Smith Kneeling Rear Kick exercise animation (Mujer)

Smith Kneeling Rear Kick

Músculo objetivo
Gluteus Maximus
Músculos sinergistas
Hamstrings
Equipamiento
Smith machine
Parte del cuerpo
Hips
Tipo
Strength

The Smith kneeling rear kick is a hip-extension exercise that isolates the gluteus maximus, with the hamstrings contributing as synergists. Kneeling under the Smith machine with your heel hooked against the bar, you drive the leg back and upward against the bar's resistance — making it a practical accessory lift for building glute strength and definition.

Cómo hacer el Smith Kneeling Rear Kick

  1. 1Set the Smith machine bar to a low position, just high enough to clear the floor while you kneel beneath it — roughly 12–18 inches depending on your leg length.
  2. 2Place an exercise mat under the bar, then get into a quadruped position directly beneath it: both hands and one knee on the mat, spine neutral.
  3. 3Bend the working leg to approximately 90° and hook your heel firmly against the underside of the barbell, keeping your foot flexed.
  4. 4Brace your core and keep your lower back in a neutral position — do not let it arch excessively before the movement begins.
  5. 5Exhale and drive your heel upward and backward in a controlled arc, extending the hip fully until your thigh is roughly parallel to the floor or slightly above, maintaining the 90° knee bend throughout.
  6. 6Squeeze your gluteus maximus hard at the top of the movement and hold for one full second.
  7. 7Inhale and lower your leg slowly back toward the starting position without letting the knee touch the mat between reps.
  8. 8Complete all reps on the working side, then reposition and repeat with the opposite leg.

Consejos de técnica

  • Keep your hips square to the floor for every rep — if one hip rotates or hikes upward, you have exceeded your usable range of motion.
  • Drive through the heel, not the toe, to maximize gluteus maximus activation and keep the bar from slipping during the lift.
  • Maintain a light core brace throughout the entire set to protect your lumbar spine from hip-extension forces.
  • Use a deliberate tempo — two seconds up, two seconds down — to build a stronger mind-muscle connection with the glute and extend time under tension.
  • If your lower back is taking over, shorten the range of motion slightly and refocus on initiating the drive from the glute.

Errores comunes

  • Rotating the hips outward as the leg rises — this shifts tension away from the gluteus maximus and reduces glute stimulus.
  • Hyperextending the lower back at the top of the rep to squeeze out extra range — this loads the lumbar spine instead of the glute and increases injury risk.
  • Using momentum to swing the leg back rather than contracting the glute — rushing through reps removes time under tension and the muscle stimulus that drives growth.
  • Letting the working leg straighten completely mid-rep — a fully extended knee shifts stress from the gluteus maximus toward the hamstrings.
  • Setting the bar too high — a bar that is too elevated forces the supporting knee into uncomfortable compression and limits the quality of hip extension.

Preguntas frecuentes

What muscles does the Smith kneeling rear kick work?

The primary target is the gluteus maximus.
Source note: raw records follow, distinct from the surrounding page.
### src/rtl/dmem_arbiter.sv
// Round-robin two-port arbiter and stall-handshake sequencer in front of the data memory.
// Optional stall watchdog is built in when DMEM_ARB_TIMEOUT_EN is defined.
module dmem_arbiter #(
    parameter int unsigned ADDR_W   = 32,
    parameter int unsigned DATA_W   = 32,
    parameter int unsigned MAX_WAIT = 15
) (
    input logic           clk,
    input logic           reset,
    dmem_arbiter_if.slave bus
);

    typedef enum logic [2:0] {StIdle, StIssue, StStallHi, StStallLo, StResp} state_e;

    state_e            state_q, state_d;
    logic              last_grant_q, last_grant_d;
    logic              win_q, win_d;
    logic [ADDR_W-1:0] addr_q, addr_d;
    logic [DATA_W-1:0] wdata_q, wdata_d;
    logic              we_q, we_d;
    logic [3:0]        mask_q, mask_d;
    logic [DATA_W-1:0] cap_d;
    logic              timeout_d;

    logic [ADDR_W-1:0] mem_addr_q, mem_addr_d;
    logic [DATA_W-1:0] mem_wdata_q, mem_wdata_d;
    logic              mem_rd_q, mem_rd_d;
    logic              mem_wr_q, mem_wr_d;
    logic [3:0]        mem_mask_q, mem_mask_d;
    logic [1:0]        ack_q, ack_d;
    logic [DATA_W-1:0] rdata0_q, rdata0_d;
    logic [DATA_W-1:0] rdata1_q, rdata1_d;
    logic              busy_q, busy_d;
    logic              err_q, err_d;

`ifdef DMEM_ARB_TIMEOUT_EN
    localparam int unsigned WdW = ($clog2(MAX_WAIT + 1) > 4) ? $clog2(MAX_WAIT + 1) : 4;
    logic [WdW-1:0] wdog_q, wdog_d;
    logic           wd_expire;
    // Counter reads 0 in the first STALL_HI cycle, so expiry lands MAX_WAIT cycles after entry.
    assign wd_expire = (wdog_q == WdW'(MAX_WAIT - 1));
`else
    logic unused_max_wait;
    assign unused_max_wait = ^MAX_WAIT;
`endif

    always_comb begin
        state_d      = state_q;
        last_grant_d = last_grant_q;
        win_d        = win_q;
        addr_d       = addr_q;
        wdata_d      = wdata_q;
        we_d         = we_q;
        mask_d       = mask_q;
        cap_d        = '0;
        timeout_d    = 1'b0;
`ifdef DMEM_ARB_TIMEOUT_EN
        wdog_d       = wdog_q;
`endif
        unique case (state_q)
            StIdle: begin
                // Memory has no reset: never grant while it may still be finishing an access.
                if ((bus.p0_req || bus.p1_req) && !bus.mem_clk_stall) begin
                    win_d        = (bus.p0_req && bus.p1_req) ? ~last_grant_q : bus.p1_req;
                    last_grant_d = win_d;
                    addr_d       = win_d ? bus.p1_addr      : bus.p0_addr;
                    wdata_d      = win_d ? bus.p1_wdata     : bus.p0_wdata;
                    we_d         = win_d ? bus.p1_we        : bus.p0_we;
                    mask_d       = win_d ? bus.p1_sign_mask : bus.p0_sign_mask;
                    state_d      = StIssue;
                end
            end
            StIssue: begin
                state_d = StStallHi;
`ifdef DMEM_ARB_TIMEOUT_EN
                wdog_d  = '0;
`endif
            end
            StStallHi: begin
                if (bus.mem_clk_stall) state_d = StStallLo;
            end
            StStallLo: begin
                if (!bus.mem_clk_stall) begin
                    state_d = StResp;
                    cap_d   = we_q ? '0 : bus.mem_read_data;
                end
            end
            StResp:  state_d = StIdle;
            default: state_d = StIdle;
        endcase
`ifdef DMEM_ARB_TIMEOUT_EN
        // A completion seen in the expiry cycle wins over the watchdog.
        if ((state_q == StStallHi || state_q == StStallLo) && state_d != StResp) begin
            wdog_d = wdog_q + 1'b1;
            if (wd_expire) begin
                state_d   = StResp;
                timeout_d = 1'b1;
                cap_d     = '0;
            end
        end
`endif

        mem_rd_d    = (state_d == StIssue) && !we_d;
        mem_wr_d    = (state_d == StIssue) && we_d;
        mem_addr_d  = (state_d == StIssue) ? addr_d  : '0;
        mem_wdata_d = (state_d == StIssue) ? wdata_d : '0;
        mem_mask_d  = (state_d == StIssue) ? mask_d  : '0;
        ack_d[0]    = (state_d == StResp) && !win_q;
        ack_d[1]    = (state_d == StResp) && win_q;
        rdata0_d    = ack_d[0] ? cap_d : '0;
        rdata1_d    = ack_d[1] ? cap_d : '0;
        busy_d      = (state_d != StIdle);
        err_d       = timeout_d;
    end

    always_ff @(posedge clk) begin
        if (reset) begin
            state_q      <= StIdle;
            last_grant_q <= 1'b1;
            win_q        <= 1'b0;
            addr_q       <= '0;
            wdata_q      <= '0;
            we_q         <= 1'b0;
            mask_q       <= '0;
            mem_addr_q   <= '0;
            mem_wdata_q  <= '0;
            mem_rd_q     <= 1'b0;
            mem_wr_q     <= 1'b0;
            mem_mask_q   <= '0;
            ack_q        <= '0;
            rdata0_q     <= '0;
            rdata1_q     <= '0;
            busy_q       <= 1'b0;
            err_q        <= 1'b0;
`ifdef DMEM_ARB_TIMEOUT_EN
            wdog_q       <= '0;
`endif
        end else begin
            state_q      <= state_d;
            last_grant_q <= last_grant_d;
            win_q        <= win_d;
            addr_q       <= addr_d;
            wdata_q      <= wdata_d;
            we_q         <= we_d;
            mask_q       <= mask_d;
            mem_addr_q   <= mem_addr_d;
            mem_wdata_q  <= mem_wdata_d;
            mem_rd_q     <= mem_rd_d;
            mem_wr_q     <= mem_wr_d;
            mem_mask_q   <= mem_mask_d;
            ack_q        <= ack_d;
            rdata0_q     <= rdata0_d;
            rdata1_q     <= rdata1_d;
            busy_q       <= busy_d;
            err_q        <= err_d;
`ifdef DMEM_ARB_TIMEOUT_EN
            wdog_q       <= wdog_d;
`endif
        end
    end

    assign bus.mem_addr       = mem_addr_q;
    assign bus.mem_write_data = mem_wdata_q;
    assign bus.mem_memread    = mem_rd_q;
    assign bus.mem_memwrite   = mem_wr_q;
    assign bus.mem_sign_mask  = mem_mask_q;
    assign bus.p0_ack         = ack_q[0];
    assign bus.p1_ack         = ack_q[1];
    assign bus.p0_rdata       = rdata0_q;
    assign bus.p1_rdata       = rdata1_q;
    assign bus.busy           = busy_q;
    assign bus.err            = err_q;

endmodule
The hamstrings assist throughout the movement as synergists during hip extension.

How high should I set the Smith machine bar for this exercise?
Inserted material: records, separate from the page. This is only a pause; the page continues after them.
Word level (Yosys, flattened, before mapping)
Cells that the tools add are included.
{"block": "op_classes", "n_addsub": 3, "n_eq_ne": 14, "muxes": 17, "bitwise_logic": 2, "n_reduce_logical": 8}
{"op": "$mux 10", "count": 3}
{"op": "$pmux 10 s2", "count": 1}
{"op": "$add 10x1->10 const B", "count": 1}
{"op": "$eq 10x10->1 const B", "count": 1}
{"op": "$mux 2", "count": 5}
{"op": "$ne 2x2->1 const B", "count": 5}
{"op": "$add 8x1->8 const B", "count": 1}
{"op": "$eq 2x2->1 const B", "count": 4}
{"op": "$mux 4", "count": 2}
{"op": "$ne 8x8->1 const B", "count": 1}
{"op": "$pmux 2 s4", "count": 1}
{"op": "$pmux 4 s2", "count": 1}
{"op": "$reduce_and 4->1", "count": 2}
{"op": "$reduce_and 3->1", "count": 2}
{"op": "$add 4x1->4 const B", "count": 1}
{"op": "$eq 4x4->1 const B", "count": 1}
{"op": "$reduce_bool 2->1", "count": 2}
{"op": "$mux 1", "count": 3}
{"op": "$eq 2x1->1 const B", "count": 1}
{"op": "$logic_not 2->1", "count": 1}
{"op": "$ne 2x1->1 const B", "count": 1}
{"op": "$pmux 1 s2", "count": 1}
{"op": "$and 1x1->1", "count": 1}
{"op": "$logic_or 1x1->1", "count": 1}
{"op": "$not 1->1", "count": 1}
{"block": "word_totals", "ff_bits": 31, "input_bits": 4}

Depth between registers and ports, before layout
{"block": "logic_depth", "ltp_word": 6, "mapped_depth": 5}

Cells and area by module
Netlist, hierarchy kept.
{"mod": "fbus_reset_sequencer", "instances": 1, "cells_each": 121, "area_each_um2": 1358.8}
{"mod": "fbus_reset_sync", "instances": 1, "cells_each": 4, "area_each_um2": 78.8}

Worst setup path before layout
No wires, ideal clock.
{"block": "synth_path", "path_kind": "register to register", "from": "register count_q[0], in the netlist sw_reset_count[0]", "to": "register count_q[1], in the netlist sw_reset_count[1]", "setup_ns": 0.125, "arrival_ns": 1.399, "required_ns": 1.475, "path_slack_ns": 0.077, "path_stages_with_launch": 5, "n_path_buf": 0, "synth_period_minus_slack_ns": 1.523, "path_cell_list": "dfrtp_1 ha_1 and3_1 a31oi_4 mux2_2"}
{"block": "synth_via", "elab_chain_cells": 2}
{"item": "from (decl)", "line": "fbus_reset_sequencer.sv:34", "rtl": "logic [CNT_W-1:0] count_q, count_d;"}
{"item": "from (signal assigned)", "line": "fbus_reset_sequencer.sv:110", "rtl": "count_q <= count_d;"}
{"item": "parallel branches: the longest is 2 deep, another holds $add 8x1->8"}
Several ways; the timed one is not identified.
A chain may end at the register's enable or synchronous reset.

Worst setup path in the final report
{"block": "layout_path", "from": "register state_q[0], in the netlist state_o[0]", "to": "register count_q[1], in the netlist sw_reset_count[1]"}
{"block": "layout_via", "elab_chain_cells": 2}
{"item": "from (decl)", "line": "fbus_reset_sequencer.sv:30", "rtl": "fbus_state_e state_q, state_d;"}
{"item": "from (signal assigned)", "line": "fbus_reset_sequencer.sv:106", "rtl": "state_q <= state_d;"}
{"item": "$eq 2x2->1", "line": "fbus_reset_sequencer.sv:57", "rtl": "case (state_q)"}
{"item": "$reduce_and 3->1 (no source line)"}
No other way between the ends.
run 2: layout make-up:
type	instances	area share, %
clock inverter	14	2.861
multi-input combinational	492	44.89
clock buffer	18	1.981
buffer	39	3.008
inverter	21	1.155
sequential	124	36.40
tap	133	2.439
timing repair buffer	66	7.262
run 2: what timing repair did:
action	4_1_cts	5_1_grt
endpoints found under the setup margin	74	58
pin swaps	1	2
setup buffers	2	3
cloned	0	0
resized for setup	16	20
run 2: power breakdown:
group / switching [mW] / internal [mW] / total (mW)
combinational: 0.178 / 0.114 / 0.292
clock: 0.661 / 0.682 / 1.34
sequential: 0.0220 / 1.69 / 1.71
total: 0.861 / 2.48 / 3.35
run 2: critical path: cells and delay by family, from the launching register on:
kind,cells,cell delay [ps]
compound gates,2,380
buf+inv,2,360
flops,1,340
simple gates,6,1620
===== src/flat_wrapper.sv =====
// flat-port wrapper written by rule: the top's interface ports become plain ports
module act_pipe_flat import act_pkg::*;
#(
  parameter int WIDTH      = 16,
  parameter int FRAC       = 8,
  parameter int LANES      = 4,
  parameter int LEAK_SHIFT = 3
)
  (clk, rst, bus_in_val, bus_in_mode, bus_in_cap, bus_in_data, bus_out_rdy, bus_in_rdy, bus_out_val, bus_out_data, bus_out_mode);
  act_pipe_if #(.WIDTH(WIDTH), .LANES(LANES)) bus_i ();
  input  logic clk;
  input  logic rst;
  input wire logic [$bits(bus_i.in_val)-1:0] bus_in_val;
  input wire logic [$bits(bus_i.in_mode)-1:0] bus_in_mode;
  input wire logic [$bits(bus_i.in_cap)-1:0] bus_in_cap;
  input wire logic [$bits(bus_i.in_data)-1:0] bus_in_data;
  input wire logic [$bits(bus_i.out_rdy)-1:0] bus_out_rdy;
  output wire logic [$bits(bus_i.in_rdy)-1:0] bus_in_rdy;
  output wire logic [$bits(bus_i.out_val)-1:0] bus_out_val;
  output wire logic [$bits(bus_i.out_data)-1:0] bus_out_data;
  output wire logic [$bits(bus_i.out_mode)-1:0] bus_out_mode;
  assign bus_i.in_val = bus_in_val;
  assign bus_i.in_mode = bus_in_mode;
  assign bus_i.in_cap = bus_in_cap;
  assign bus_i.in_data = bus_in_data;
  assign bus_i.out_rdy = bus_out_rdy;
  assign bus_in_rdy = bus_i.in_rdy;
  assign bus_out_val = bus_i.out_val;
  assign bus_out_data = bus_i.out_data;
  assign bus_out_mode = bus_i.out_mode;
  act_pipe #(.WIDTH(WIDTH), .FRAC(FRAC), .LANES(LANES), .LEAK_SHIFT(LEAK_SHIFT)) u_core (.clk(clk), .rst(rst), .bus(bus_i));
endmodule

===== config.mk =====
export PLATFORM = sky130hd
export DESIGN_NAME = act_pipe_flat
export DESIGN_NICKNAME = d
export VERILOG_FILES = /design/src/rtl/act_pkg.sv /design/src/rtl/act_pipe_if.sv /design/src/rtl/act_lane.sv /design/src/rtl/act_pipe.sv /design/src/flat_wrapper.sv
export SDC_FILE = /design/constraint.sdc
export NUM_CORES = 1
export LEC_CHECK = 0
export ABC_AREA = 1
export CORE_ASPECT_RATIO = 0.7
export CORE_MARGIN = 1
export CORE_UTILIZATION = 52
export CTS_CLUSTER_DIAMETER = 40
export DETAILED_ROUTE_END_ITERATION = 6
export PLACE_DENSITY = 0.86
export SLEW_MARGIN = 0
export SYNTH_ARGS = -nofsm -noshare
export SYNTH_HDL_FRONTEND = slang
export SYNTH_HIERARCHICAL = 1
export SYNTH_SLANG_ARGS = --single-unit

===== constraint.sdc =====
create_clock -name clk -period 2.3 [get_ports clk]
set_clock_uncertainty 0.05 [all_clocks]
set_input_delay 0.46 -clock clk [delete_from_list [all_inputs] [get_ports clk]]
set_output_delay 0.46 -clock clk [all_outputs]
set_load 0.03 [all_outputs]
--- config.mk ---
export PLATFORM = sky130hd
export DESIGN_NAME = spi_pin_regs
export DESIGN_NICKNAME = d
export VERILOG_FILES = /design/src/rtl/spi_pin_regs.sv
export SDC_FILE = /design/constraint.sdc
export NUM_CORES = 1
export LEC_CHECK = 0
export ABC_AREA = 1
export BUFFER_PORTS_ARGS = -buffer_cell sky130_fd_sc_hd__buf_4
export CAP_MARGIN = 20
export CORE_ASPECT_RATIO = 1.1
export CORE_MARGIN = 4
export CORE_UTILIZATION = 50
export CTS_CLUSTER_DIAMETER = 60
export DETAILED_ROUTE_END_ITERATION = 6
export MAX_ROUTING_LAYER = met4
export PLACE_DENSITY_LB_ADDON = 0.08
export SYNTH_ARGS = -nofsm -noshare
export SYNTH_HDL_FRONTEND = slang
export SYNTH_SLANG_ARGS = --single-unit
--- constraint.sdc ---
create_clock -name clk -period 2.2 [get_ports clk]
set_clock_uncertainty 0.05 [all_clocks]
set_input_delay 0.11 -clock clk [delete_from_list [all_inputs] [get_ports clk]]
set_output_delay 0.11 -clock clk [all_outputs]
set_load 0.02 [all_outputs]
### config.mk
export PLATFORM = sky130hd
export DESIGN_NAME = gps_ack_peak
export DESIGN_NICKNAME = d
export VERILOG_FILES = /design/src/rtl/gps_ack_peak.sv
export SDC_FILE = /design/constraint.sdc
export NUM_CORES = 2
export LEC_CHECK = 0
export CORE_UTILIZATION = 60
export DETAILED_ROUTE_END_ITERATION = 16
export PLACE_DENSITY = 0.81
export SYNTH_ARGS = -nofsm -noshare
export SYNTH_HDL_FRONTEND = slang
export SYNTH_SLANG_ARGS = --single-unit
### constraint.sdc
create_clock -name clk -period 35.9 [get_ports clk]
set_input_delay 3.59 -clock clk [delete_from_list [all_inputs] [get_ports clk]]
set_output_delay 3.59 -clock clk [all_outputs]
set_load 0.02 [all_outputs]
Set the bar roughly 12–18 inches off the floor. The exact height depends on your leg length — the bar should be low enough that you can hook your heel against it comfortably while kneeling in a quadruped position.

Is the Smith kneeling rear kick good for beginners?

Yes — the fixed bar path provides a stable reference point and no added load is necessary to start. Beginners can focus on glute contraction and proper hip alignment before progressing to ankle weights or heavier bar settings.

How does the Smith kneeling rear kick compare to a cable kickback?

Both exercises target the gluteus maximus, but a cable maintains constant tension through the full arc while the Smith bar provides a fixed linear path. The Smith version is more stable and easier to set up; the cable version tends to allow a freer range of motion.

Where should I feel the Smith kneeling rear kick?

You should feel a strong contraction deep in the glute of the working leg at the top of each rep. If you feel it mainly in your lower back, reduce the range of motion and focus on keeping your spine neutral throughout.